Dieser benutzerdefinierte Workflow nutzt die Microsoft Graph API, um die Abwesenheitseinstellungen automatisch von Outlook nach Matrix42 zu synchronisieren. Mit dieser Funktion müssen Benutzer ihre Abwesenheitszeiten nur in Outlook festlegen, und die Informationen werden in Matrix42 aktualisiert.
Dieser benutzerdefinierte Workflow nutzt die Microsoft Graph API, um die Abwesenheitseinstellungen automatisch von Outlook nach Matrix42 zu synchronisieren. Mit dieser Funktion müssen Benutzer ihre Abwesenheitszeiten nur in Outlook festlegen, und die Informationen werden in Matrix42 aktualisiert.
Mit der Installation dieser Erweiterung wird ein speziell entwickelter Workflow in der Automation Engine zur Verfügung gestellt, der die Outlook-Abwesenheitsdaten über die Microsoft Graph API abruft. Die zugehörige Modulaktivierung sorgt dafür, dass dieser Vorgang regelmäßig und automatisiert erfolgt. Ergänzt wird die Lösung durch eigene Workflowschritte, Flowcharts sowie die Integration der notwendigen Service Connection. Auch rollenbasierte Zugriffskontrollen können angepasst werden, um eine sichere Nutzung innerhalb der Organisation zu gewährleisten.
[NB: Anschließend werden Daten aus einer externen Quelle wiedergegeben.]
File: config.mk
export PLATFORM = sky130hd
export DESIGN_NAME = pma_macrocell_array
export DESIGN_NICKNAME = d
export VERILOG_FILES = /design/src/pma_macrocell_array.v
export VERILOG_INCLUDE_DIRS = /design/src
export SDC_FILE = /design/constraint.sdc
export NUM_CORES = 1
export LEC_CHECK = 0
export BUFFER_PORTS_ARGS = -buffer_cell sky130_fd_sc_hd__buf_2
export CAP_MARGIN = 40
export CORE_AREA = 2 2 209 211
export DETAILED_ROUTE_END_ITERATION = 6
export DIE_AREA = 0 0 211 213
export PLACE_DENSITY = 0.5
export SETUP_SLACK_MARGIN = 0.15
export SLEW_MARGIN = 15
export SYNTH_ARGS = -nofsm -noshare
export SYNTH_HDL_FRONTEND = slang
export SYNTH_SLANG_ARGS = --single-unit
File: constraint.sdc
create_clock -name REF_CLK_IN -period 2.1 [get_ports REF_CLK_IN]
set_clock_uncertainty 0.1 [all_clocks]
set_input_delay 0.42 -clock REF_CLK_IN [delete_from_list [all_inputs] [get_ports REF_CLK_IN]]
set_output_delay 0.42 -clock REF_CLK_IN [all_outputs]
set_load 0.005 [all_outputs]
--- src/include/uart_pkg.sv ---
// shared constants, types and state layout of the serial transceiver
package uart_pkg;
	localparam int      DEPTH      = 4;       // words per fifo
	localparam int      PW         = 3;       // fifo pointer width
	localparam int      TXW        = 9;       // transmit word width
	localparam int      RXW        = 11;      // data plus both error bits
	localparam logic [7:0] OFS_MODE = 8'h00;  // mode_reg
	localparam logic [7:0] OFS_STAT = 8'h04;  // status_ctrl_reg
	localparam logic [7:0] OFS_TX   = 8'h08;  // tx_write_port
	localparam logic [7:0] OFS_RX   = 8'h0c;  // rx_read_port
	localparam logic [7:0] OFS_BAUD = 8'h10;  // baud_divisor
	localparam int      B_ON       = 15;      // mode: module_on
	localparam int      B_STOP     = 0;       // mode: stop_count_select
	localparam int      B_TXISEL   = 15;      // status fields
	localparam int      B_BRK      = 11;
	localparam int      B_TXEN     = 10;
	localparam int      B_FULL     = 9;
	localparam int      B_SHEMPTY  = 8;
	localparam int      B_ADDR_DETECT_ENABLE    = 5;
	localparam int      B_RX_IDLE_FLAG    = 4;
	localparam int      B_PARITY_FLAG     = 3;
	localparam int      B_FRAMING_FLAG     = 2;
	localparam int      B_OVERRUN_FLAG     = 1;
	localparam int      B_AVAIL    = 0;
	localparam logic [1:0] FMT_8N   = 2'b00;  // format_select codes
	localparam logic [1:0] FMT_8E   = 2'b01;
	localparam logic [1:0] FMT_8O   = 2'b10;
	localparam logic [1:0] FMT_9N   = 2'b11;
	localparam logic [3:0] SUB_LAST = 4'hf;   // last tick of a bit
	localparam logic [3:0] SUB_MID  = 4'h7;   // start bit midpoint
	typedef enum logic [4:0] {
		T_IDLE = 5'b0_0001, T_START = 5'b0_0010, T_DATA = 5'b0_0100,
		T_PAR  = 5'b0_1000, T_STOP  = 5'b1_0000
	} tx_state_t;
	typedef enum logic [5:0] {
		R_IDLE = 6'b00_0001, R_START = 6'b00_0010, R_DATA = 6'b00_0100,
		R_PAR  = 6'b00_1000, R_STOP  = 6'b01_0000, R_WAIT = 6'b10_0000
	} rx_state_t;
	typedef struct packed {
		logic                      on;       // module_on
		logic [1:0]                fmt;      // format_select
		logic                      stop2;    // stop_count_select
		logic                      txisel;   // tx_irq_select
		logic                      brk;      // tx_break_force
		logic                      txen;     // tx_enable
		logic [1:0]                rxthr;    // rx_irq_threshold
		logic                      addr_detect_enable;    // addr_detect_enable
		logic                      overrun_flag;     // overrun_flag
		logic [15:0]               baud;     // baud_divisor
		logic [15:0]               bcnt;     // baud counter
		logic [DEPTH-1:0][TXW-1:0] txf;      // transmit fifo
		logic [PW-1:0]             twp;
		logic [PW-1:0]             trp;
		logic [8:0]                tsh;      // tx_shift_reg
		tx_state_t                 tst;
		logic [3:0]                tsub;
		logic [3:0]                tbit;
		logic                      tpar;
		logic [DEPTH-1:0][RXW-1:0] rxf;      // receive fifo
		logic [PW-1:0]             rwp;
		logic [PW-1:0]             rrp;
		logic [8:0]                rsh;      // rx_shift_reg
		rx_state_t                 rst;
		logic [3:0]                rsub;
		logic [3:0]                rbit;
		logic                      rpar;
		logic                      rperr;
		logic                      rferr;
		logic [8:0]                rhold;    // last word read
		logic                      sync1;
		logic                      sync2;
		logic                      out;
		logic                      oe_n;
		logic                      txirq;
		logic                      rxirq;
		logic [31:0]               prdata;
		logic                      pready;
		logic                      pslverr;
	} st_t;
endpackage : uart_pkg

--- src/core/async_serial_transceiver.sv ---
// full-duplex async serial transceiver with apb registers and fifos
`timescale 1ns/10ps
// Notes on behaviour
// - enabled module owns both serial pins
// - idle enabled transmitter drives line high
// - reset leaves module off, pins returned
// - disable empties fifos, resets baud counter
// - disable clears error/tx flags, sets idle
// - disable keeps configuration and divisor
// - disable aborts frames; re-enable starts from idle
// - format field and stop count select
// - default framing eight, none, one
// - written word queues in tx fifo; shifter loads when idle, tx enabled, no break
// - four-deep nine-bit tx fifo, full flag
// - write to full tx fifo dropped
// - reset empties both fifos
// - tx irq per transfer or on empty
// - break forces zero, no tx irq
// - rx read pops, updates error flags
// - four-deep rx fifo, avail flag, stale read
// - rx irq threshold one, three, four
// - overrun when full at stop, hold
// - framing error on zero stop, buffered
// - parity error buffered with word
module async_serial_transceiver
	import uart_pkg::*;
(
	input  wire logic        pclk,
	input  wire logic        presetn,
	input  wire logic        psel,
	input  wire logic        penable,
	input  wire logic        pwrite,
	input  wire logic [7:0]  paddr,
	input  wire logic [31:0] pwdata,
	output logic      [31:0] prdata,
	output logic             pready,
	output logic             pslverr,
	input  wire logic        serial_in,
	output logic             serial_out,
	output logic             serial_out_oe_n,
	output logic             tx_irq,
	output logic             rx_irq
);
	////////////////////////////////////////////////////////////////////////
	st_t           s;        // current state
	st_t           n;        // next state
	logic          acc;      // apb access phase
	logic          done;     // apb transfer completes
	logic [PW-1:0] tcnt;     // tx fifo fill
	logic [PW-1:0] rcnt;     // rx fifo fill
	logic          tick;     // sixteenth-bit tick
	logic          nine;     // nine-bit frames
	logic          paron;    // parity enabled
	logic          rxin;     // synchronised line
	logic [PW-1:0] rnew;     // rx fill after push
	logic [8:0]    rword;    // received data word

	// register index decode, shared by read and write paths
	function automatic logic hit(input logic [7:0] a, input logic [7:0] o);
		hit = (a == o);
	endfunction : hit

	assign acc   = psel & penable;
	assign done  = acc & s.pready;
	assign tcnt  = s.twp - s.trp;
	assign rcnt  = s.rwp - s.rrp;
	assign tick  = s.on & (s.bcnt == 16'h0000);
	assign nine  = (s.fmt == FMT_9N);
	assign paron = (s.fmt == FMT_8E) | (s.fmt == FMT_8O);
	assign rxin  = s.sync2;
	assign rnew  = rcnt + 3'(1);
	assign rword = nine ? s.rsh : {1'b0, s.rsh[8:1]};

	assign prdata          = s.prdata;
	assign pready          = s.pready;
	assign pslverr         = s.pslverr;
	assign serial_out      = s.out;
	assign serial_out_oe_n = s.oe_n;
	assign tx_irq          = s.txirq;
	assign rx_irq          = s.rxirq;

	////////////////////////////////////////////////////////////////////////
	// next-state logic for bus, baud, transmitter and receiver
	always_comb begin
		n = s;
		n.txirq = 1'b0;
		n.rxirq = 1'b0;
		n.sync1 = serial_in;
		n.sync2 = s.sync1;
		// apb: one wait state, then complete
		n.pready  = acc & ~s.pready;
		n.pslverr = 1'b0;
		if (acc & ~s.pready) begin
			n.prdata = 32'h0000_0000;
			if (hit(paddr, OFS_MODE)) begin
				n.prdata[B_ON]   = s.on;
				n.prdata[2:1]    = s.fmt;
				n.prdata[B_STOP] = s.stop2;
			end else if (hit(paddr, OFS_STAT)) begin
				n.prdata[B_TXISEL]  = s.txisel;
				n.prdata[B_BRK]     = s.brk;
				n.prdata[B_TXEN]    = s.txen;
				n.prdata[B_FULL]    = (tcnt == PW'(DEPTH));
				n.prdata[B_SHEMPTY] = (s.tst == T_IDLE);
				n.prdata[7:6]       = s.rxthr;
				n.prdata[B_ADDR_DETECT_ENABLE]   = s.addr_detect_enable;
				n.prdata[B_RX_IDLE_FLAG]   = (s.rst == R_IDLE) | (s.rst == R_WAIT);
				n.prdata[B_PARITY_FLAG]    = (rcnt != 0) & s.rxf[s.rrp[1:0]][9];
				n.prdata[B_FRAMING_FLAG]    = (rcnt != 0) & s.rxf[s.rrp[1:0]][10];
				n.prdata[B_OVERRUN_FLAG]    = s.overrun_flag;
				n.prdata[B_AVAIL]   = (rcnt != 0);
			end else if (hit(paddr, OFS_RX)) begin
				// empty fifo returns the stale word
				n.prdata[8:0] = (rcnt != 0) ? s.rxf[s.rrp[1:0]][8:0]
					: s.rhold;
			end else if (hit(paddr, OFS_BAUD)) begin
				n.prdata[15:0] = s.baud;
			end else if (!hit(paddr, OFS_TX)) begin
				n.pslverr = 1'b1;
			end
		end
		// register writes take effect at completion
		if (done & pwrite) begin
			if (hit(paddr, OFS_MODE)) begin
				n.on    = pwdata[B_ON];
				n.fmt   = pwdata[2:1];
				n.stop2 = pwdata[B_STOP];
			end
			if (hit(paddr, OFS_STAT)) begin
				n.txisel = pwdata[B_TXISEL];
				n.brk    = pwdata[B_BRK];
				n.txen   = pwdata[B_TXEN];
				n.rxthr  = pwdata[7:6];
				n.addr_detect_enable  = pwdata[B_ADDR_DETECT_ENABLE];
				// software may only clear overrun
				if (!pwdata[B_OVERRUN_FLAG])
					n.overrun_flag = 1'b0;
			end
			if (hit(paddr, OFS_BAUD))
				n.baud = pwdata[15:0];
			// full fifo drops the word untouched
			if (hit(paddr, OFS_TX) && s.on && tcnt != PW'(DEPTH)) begin
				n.txf[s.twp[1:0]] = pwdata[8:0];
				n.twp = s.twp + 3'(1);
			end
		end
		// reading the port pops the head word
		if (done & ~pwrite & hit(paddr, OFS_RX) & (rcnt != 0)) begin
			n.rrp   = s.rrp + 3'(1);
			n.rhold = s.rxf[s.rrp[1:0]][8:0];
		end
		// baud counter: tick every divisor+1 clocks
		n.bcnt = tick ? s.baud : s.bcnt - 16'h0001;
		// transmitter
		case (s.tst)
			T_IDLE: begin
				// break holds words back, so it raises no irq
				if (s.txen && !s.brk && tcnt != 0) begin
					n.tsh   = s.txf[s.trp[1:0]];
					n.trp   = s.trp + 3'(1);
					n.tst   = T_START;
					n.tsub  = 4'h0;
					n.tbit  = 4'h0;
					n.tpar  = 1'b0;
					n.txirq = ~s.txisel | (tcnt == 3'(1));
				end
			end
			T_START: begin
				if (tick) begin
					n.tsub = s.tsub + 4'h1;
					if (s.tsub == SUB_LAST)
						n.tst = T_DATA;
				end
			end
			T_DATA: begin
				if (tick) begin
					n.tsub = s.tsub + 4'h1;
					if (s.tsub == SUB_LAST) begin
						n.tsh  = {1'b0, s.tsh[8:1]};
						n.tpar = s.tpar ^ s.tsh[0];
						n.tbit = s.tbit + 4'h1;
						if (s.tbit == (nine ? 4'h8 : 4'h7)) begin
							n.tbit = 4'h0;
							n.tst  = paron ? T_PAR : T_STOP;
						end
					end
				end
			end
			T_PAR: begin
				if (tick) begin
					n.tsub = s.tsub + 4'h1;
					if (s.tsub == SUB_LAST)
						n.tst = T_STOP;
				end
			end
			T_STOP: begin
				if (tick) begin
					n.tsub = s.tsub + 4'h1;
					if (s.tsub == SUB_LAST) begin
						if (s.stop2 && s.tbit == 4'h0)
							n.tbit = 4'h1;
						else
							n.tst = T_IDLE;
					end
				end
			end
			default: n.tst = T_IDLE;
		endcase
		// line level from current state, break wins
		case (s.tst)
			T_START: n.out = 1'b0;
			T_DATA:  n.out = s.tsh[0];
			T_PAR:   n.out = s.tpar ^ (s.fmt == FMT_8O);
			default: n.out = 1'b1;
		endcase
		if (s.brk)
			n.out = 1'b0;
		// receiver
		case (s.rst)
			R_IDLE: begin
				// overrun stops new frames until cleared
				if (!s.overrun_flag && !rxin) begin
					n.rst  = R_START;
					n.rsub = 4'h0;
				end
			end
			R_START: begin
				if (tick) begin
					n.rsub = s.rsub + 4'h1;
					if (s.rsub == SUB_MID) begin
						n.rsub  = 4'h0;
						n.rbit  = 4'h0;
						n.rpar  = 1'b0;
						n.rperr = 1'b0;
						n.rferr = 1'b0;
						n.rst   = rxin ? R_IDLE : R_DATA;
					end
				end
			end
			R_DATA: begin
				if (tick) begin
					n.rsub = s.rsub + 4'h1;
					if (s.rsub == SUB_LAST) begin
						n.rsh  = {rxin, s.rsh[8:1]};
						n.rpar = s.rpar ^ rxin;
						n.rbit = s.rbit + 4'h1;
						if (s.rbit == (nine ? 4'h8 : 4'h7)) begin
							n.rbit = 4'h0;
							n.rst  = paron ? R_PAR : R_STOP;
						end
					end
				end
			end
			R_PAR: begin
				if (tick) begin
					n.rsub = s.rsub + 4'h1;
					if (s.rsub == SUB_LAST) begin
						n.rperr = s.rpar ^ rxin ^ (s.fmt == FMT_8O);
						n.rst   = R_STOP;
					end
				end
			end
			R_STOP: begin
				if (tick) begin
					n.rsub = s.rsub + 4'h1;
					if (s.rsub == SUB_LAST) begin
						n.rferr = s.rferr | ~rxin;
						if (s.stop2 && s.rbit == 4'h0) begin
							n.rbit = 4'h1;
						end else if (rcnt == PW'(DEPTH)) begin
							n.overrun_flag = 1'b1;
							n.rst  = R_IDLE;
						end else begin
							n.rxf[s.rwp[1:0]] = {n.rferr, s.rperr, rword};
							n.rwp   = s.rwp + 3'(1);
							n.rxirq = ~s.rxthr[1]
								| (s.rxthr[0] ? rnew == 3'(4)
								: rnew == 3'(3));
							// a break must end before a new start
							n.rst   = rxin ? R_IDLE : R_WAIT;
						end
					end
				end
			end
			R_WAIT: begin
				if (rxin)
					n.rst = R_IDLE;
			end
			default: n.rst = R_IDLE;
		endcase
		// pins follow the module-enable bit
		n.oe_n = ~n.on;
		// disable: flush, abort, clear flags; config kept
		if (!s.on) begin
			n.twp   = '0;
			n.trp   = '0;
			n.rwp   = '0;
			n.rrp   = '0;
			n.bcnt  = 16'h0000;
			n.tst   = T_IDLE;
			n.rst   = R_IDLE;
			n.txen  = 1'b0;
			n.brk   = 1'b0;
			n.overrun_flag  = 1'b0;
			n.out   = 1'b1;
			n.txirq = 1'b0;
			n.rxirq = 1'b0;
		end
	end

	////////////////////////////////////////////////////////////////////////
	// state register; reset gives module off, 8n1, empty fifos
	always_ff @(posedge pclk or negedge presetn) begin
		if (!presetn) begin
			s       <= '0;
			s.on    <= 1'b0;
			s.fmt   <= FMT_8N;
			s.tst   <= T_IDLE;
			s.rst   <= R_IDLE;
			s.sync1 <= 1'b1;
			s.sync2 <= 1'b1;
			s.out   <= 1'b1;
			s.oe_n  <= 1'b1;
		end else begin
			s <= n;
		end
	end
endmodule : async_serial_transceiver
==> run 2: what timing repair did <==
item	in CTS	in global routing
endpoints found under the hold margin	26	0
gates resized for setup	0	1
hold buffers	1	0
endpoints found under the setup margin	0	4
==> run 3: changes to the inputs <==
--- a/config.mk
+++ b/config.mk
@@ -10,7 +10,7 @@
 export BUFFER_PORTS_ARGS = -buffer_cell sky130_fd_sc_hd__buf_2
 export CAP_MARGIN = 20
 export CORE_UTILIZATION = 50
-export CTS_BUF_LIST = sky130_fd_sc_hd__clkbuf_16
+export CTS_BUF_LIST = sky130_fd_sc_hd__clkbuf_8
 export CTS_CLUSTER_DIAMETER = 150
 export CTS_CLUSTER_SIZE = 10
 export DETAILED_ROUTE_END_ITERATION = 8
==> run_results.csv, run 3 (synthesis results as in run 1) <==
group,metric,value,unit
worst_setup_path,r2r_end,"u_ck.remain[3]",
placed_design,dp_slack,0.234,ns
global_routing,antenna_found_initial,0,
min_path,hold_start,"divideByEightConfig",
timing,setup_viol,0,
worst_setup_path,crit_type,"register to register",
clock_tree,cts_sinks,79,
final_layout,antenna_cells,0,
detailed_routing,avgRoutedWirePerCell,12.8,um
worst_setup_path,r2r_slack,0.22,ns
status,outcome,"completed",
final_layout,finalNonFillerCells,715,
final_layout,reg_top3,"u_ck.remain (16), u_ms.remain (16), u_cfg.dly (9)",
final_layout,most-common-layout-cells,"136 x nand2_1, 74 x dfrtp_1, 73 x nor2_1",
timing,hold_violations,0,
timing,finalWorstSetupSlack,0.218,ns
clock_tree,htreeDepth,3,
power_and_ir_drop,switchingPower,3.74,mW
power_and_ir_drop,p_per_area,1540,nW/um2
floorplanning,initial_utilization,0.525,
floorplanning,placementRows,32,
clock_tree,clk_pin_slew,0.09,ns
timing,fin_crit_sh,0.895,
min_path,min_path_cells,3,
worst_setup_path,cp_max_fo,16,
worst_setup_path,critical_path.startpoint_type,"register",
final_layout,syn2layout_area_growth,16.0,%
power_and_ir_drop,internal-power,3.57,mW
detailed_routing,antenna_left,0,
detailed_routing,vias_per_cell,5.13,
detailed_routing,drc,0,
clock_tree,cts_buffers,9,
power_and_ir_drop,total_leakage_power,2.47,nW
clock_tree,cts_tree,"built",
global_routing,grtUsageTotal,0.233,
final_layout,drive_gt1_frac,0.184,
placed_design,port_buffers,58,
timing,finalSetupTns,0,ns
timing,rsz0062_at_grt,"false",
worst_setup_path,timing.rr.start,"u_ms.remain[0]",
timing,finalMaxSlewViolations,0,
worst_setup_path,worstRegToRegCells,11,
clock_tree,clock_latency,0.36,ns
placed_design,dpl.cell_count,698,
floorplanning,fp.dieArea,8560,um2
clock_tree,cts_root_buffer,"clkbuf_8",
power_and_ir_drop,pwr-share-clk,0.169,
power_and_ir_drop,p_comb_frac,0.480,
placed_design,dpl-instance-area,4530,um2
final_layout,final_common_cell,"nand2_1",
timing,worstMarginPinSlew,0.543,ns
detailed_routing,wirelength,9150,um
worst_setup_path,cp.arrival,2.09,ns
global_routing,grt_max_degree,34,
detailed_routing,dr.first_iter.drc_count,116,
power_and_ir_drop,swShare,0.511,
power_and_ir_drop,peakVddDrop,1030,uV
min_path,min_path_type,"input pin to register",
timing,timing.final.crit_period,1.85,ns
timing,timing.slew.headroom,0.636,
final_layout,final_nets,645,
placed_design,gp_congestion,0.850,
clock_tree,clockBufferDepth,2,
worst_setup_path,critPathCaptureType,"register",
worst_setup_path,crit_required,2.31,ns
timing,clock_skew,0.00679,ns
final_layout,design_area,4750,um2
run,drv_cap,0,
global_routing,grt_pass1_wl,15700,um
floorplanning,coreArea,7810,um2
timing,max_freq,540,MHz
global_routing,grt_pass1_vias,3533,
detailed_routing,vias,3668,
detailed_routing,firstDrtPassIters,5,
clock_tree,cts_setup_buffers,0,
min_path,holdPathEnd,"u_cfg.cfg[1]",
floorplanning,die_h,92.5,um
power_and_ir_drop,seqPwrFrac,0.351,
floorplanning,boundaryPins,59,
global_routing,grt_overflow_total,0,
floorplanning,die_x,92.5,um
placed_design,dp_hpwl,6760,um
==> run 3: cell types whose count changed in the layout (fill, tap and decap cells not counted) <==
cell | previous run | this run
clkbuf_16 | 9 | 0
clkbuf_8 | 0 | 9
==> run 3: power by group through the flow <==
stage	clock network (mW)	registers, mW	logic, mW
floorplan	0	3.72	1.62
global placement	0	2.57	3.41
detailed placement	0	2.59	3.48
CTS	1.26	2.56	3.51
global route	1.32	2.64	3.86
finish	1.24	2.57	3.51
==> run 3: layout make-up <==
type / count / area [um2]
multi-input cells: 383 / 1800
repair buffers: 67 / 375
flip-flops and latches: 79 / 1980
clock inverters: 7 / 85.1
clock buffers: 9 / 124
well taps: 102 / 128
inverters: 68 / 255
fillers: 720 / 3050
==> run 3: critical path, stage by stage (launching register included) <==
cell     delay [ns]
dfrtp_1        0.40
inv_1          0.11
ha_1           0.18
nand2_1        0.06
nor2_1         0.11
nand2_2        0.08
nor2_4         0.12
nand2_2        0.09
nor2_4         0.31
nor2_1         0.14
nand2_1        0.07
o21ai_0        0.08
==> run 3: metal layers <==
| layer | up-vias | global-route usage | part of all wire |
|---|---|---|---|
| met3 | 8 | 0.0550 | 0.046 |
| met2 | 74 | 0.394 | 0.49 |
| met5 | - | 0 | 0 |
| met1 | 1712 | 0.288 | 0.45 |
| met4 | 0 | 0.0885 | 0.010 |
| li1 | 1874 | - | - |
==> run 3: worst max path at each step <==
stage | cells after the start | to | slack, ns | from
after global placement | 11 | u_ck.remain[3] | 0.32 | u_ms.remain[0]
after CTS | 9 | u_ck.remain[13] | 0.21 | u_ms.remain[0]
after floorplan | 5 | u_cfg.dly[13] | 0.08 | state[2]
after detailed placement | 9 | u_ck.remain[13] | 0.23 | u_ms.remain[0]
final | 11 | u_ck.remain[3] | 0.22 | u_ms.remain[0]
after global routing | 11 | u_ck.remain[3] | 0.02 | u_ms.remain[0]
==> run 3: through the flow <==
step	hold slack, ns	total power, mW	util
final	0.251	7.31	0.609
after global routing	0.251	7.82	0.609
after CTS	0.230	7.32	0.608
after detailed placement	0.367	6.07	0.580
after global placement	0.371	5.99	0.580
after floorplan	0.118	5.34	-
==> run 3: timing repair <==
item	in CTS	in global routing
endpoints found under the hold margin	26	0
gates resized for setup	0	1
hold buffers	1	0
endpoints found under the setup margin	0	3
Bevor die Erweiterung genutzt werden kann, ist zunächst eine App-Registrierung im Azure-Portal erforderlich. Diese dient dazu, Matrix42 den Zugriff auf die Kalenderdaten der Benutzer über die Microsoft Graph API zu ermöglichen. Die App benötigt mindestens die Berechtigung MailboxSettings.Read. Sobald die App registriert ist, wird sie in Matrix42 als Service-Verbindung eingebunden. Eine ausführliche Schritt-für-Schritt-Anleitung zur Einrichtung finden Sie im offiziellen Matrix42 Help Center unter folgendem Link: https://help.matrix42.com/030_ESMP/030_INT/Business_Processes_and_API_Integrations/Service_Connections
Nach erfolgreicher Anlage der Service-Verbindung ist diese im entsprechenden Workflow zu hinterlegen. Dazu wird im Bereich Administration – Dienste & Prozesse – Workflow-Studio – Workflow-Definitionen die Definition mit dem Namen „Engine Activations - Sync User Mailbox Settings (Graph API)“ aufgerufen.
In der Vorschauansicht des Workflows wird die Option „Im Studio editieren“ ausgewählt, wodurch sich das Workflow Studio öffnet. Durch Auswahl von „Auschecken“ wird der Bearbeitungsmodus aktiviert.
Innerhalb der Workflow-Struktur erfolgt die Navigation über die Knoten „Get Users“, „Flowchart“, „Try Get Mailbox Settings“ bis zum inneren „Flowchart“.
Dort wird die Aktivität „Get Mailbox Settings“ per Doppelklick geöffnet. In den Eigenschaften dieser Aktivität wird die zuvor erstellte Service-Verbindung hinterlegt. Anschließend wird der Workflow wieder eingecheckt und freigegeben, damit die Änderungen wirksam werden.
Für eine regelmäßige Ausführung der Synchronisation ist im Administrationsbereich die entsprechende Modulaktivierung zu aktivieren. Diese befindet sich unter Dienste & Prozesse – Modulaktivierungen. Nach der Aktivierung wird der hinterlegte Workflow automatisch gemäß dem voreingestellten Zeitplan ausgeführt.
Bei Bedarf kann der Zeitplan im Bearbeitungsdialog individuell angepasst werden, beispielsweise auf eine tägliche oder stündliche Ausführung.